We add three qualifications, the first two obvious and the third less so. The first is that the change of law has to have been made retroactive by the Supreme Court, as the Court has now done for Bailey errors by its Bousley decision. The second is that it must be a change that eludes the permission in section 2255 for successive motions; if it does not, if therefore the prisoner is not barred from filing a successive such motion, then his 2255 remedy is not inadequate and he cannot apply for habeas corpus. Third, "change in law" is not to be equated to a difference between the law in the circuit in which the prisoner was sentenced and the law in the circuit in which he is incarcerated, Cain v. Markley, 347 F.2d 408, 410 (7th Cir. 1965), the first being the venue for his 2255 motions and the second his venue for his habeas corpus application.
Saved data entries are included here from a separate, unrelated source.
--- config.mk ---
export PLATFORM = sky130hd
export DESIGN_NAME = band_rate_readout
export DESIGN_NICKNAME = d
export VERILOG_FILES = /design/src/rtl/band_readout_pkg.sv /design/src/rtl/band_shadow_buf.sv /design/src/rtl/band_rate_readout.sv
export SDC_FILE = /design/constraint.sdc
export NUM_CORES = 1
export LEC_CHECK = 0
export ABC_CLOCK_PERIOD_IN_PS = 2130
export CAP_MARGIN = 20
export CORE_MARGIN = 5
export CORE_UTILIZATION = 47
export CTS_BUF_LIST = sky130_fd_sc_hd__clkbuf_16
export DETAILED_ROUTE_END_ITERATION = 7
export PLACE_DENSITY = 0.77
export SKIP_CTS_REPAIR_TIMING = 1
export SLEW_MARGIN = 20
export SYNTH_ARGS = -nofsm -noshare
export SYNTH_HDL_FRONTEND = slang
export SYNTH_SLANG_ARGS = --single-unit
--- constraint.sdc ---
create_clock -name clk_r2 -period 2.13 [get_ports clk_r2]
set_input_delay 0.213 -clock clk_r2 [delete_from_list [all_inputs] [get_ports clk_r2]]
set_output_delay 0.213 -clock clk_r2 [all_outputs]
set_load 0.01 [all_outputs]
When there is a circuit split, there is no presumption that the law in the circuit that favors the prisoner is correct, and hence there is no basis for supposing him unjustly convicted merely because he happens to have been convicted in the other circuit.
None of these qualifications pertains to Nichols's case, and so we reverse the dismissal of his application for relief in the district court (an application that, recall, we have reclassified from 28 U.S.C. § 1651 to section 2241 and from a petition for leave to file in the district court to an appeal to this court), while affirming the dismissal of Davenport's application.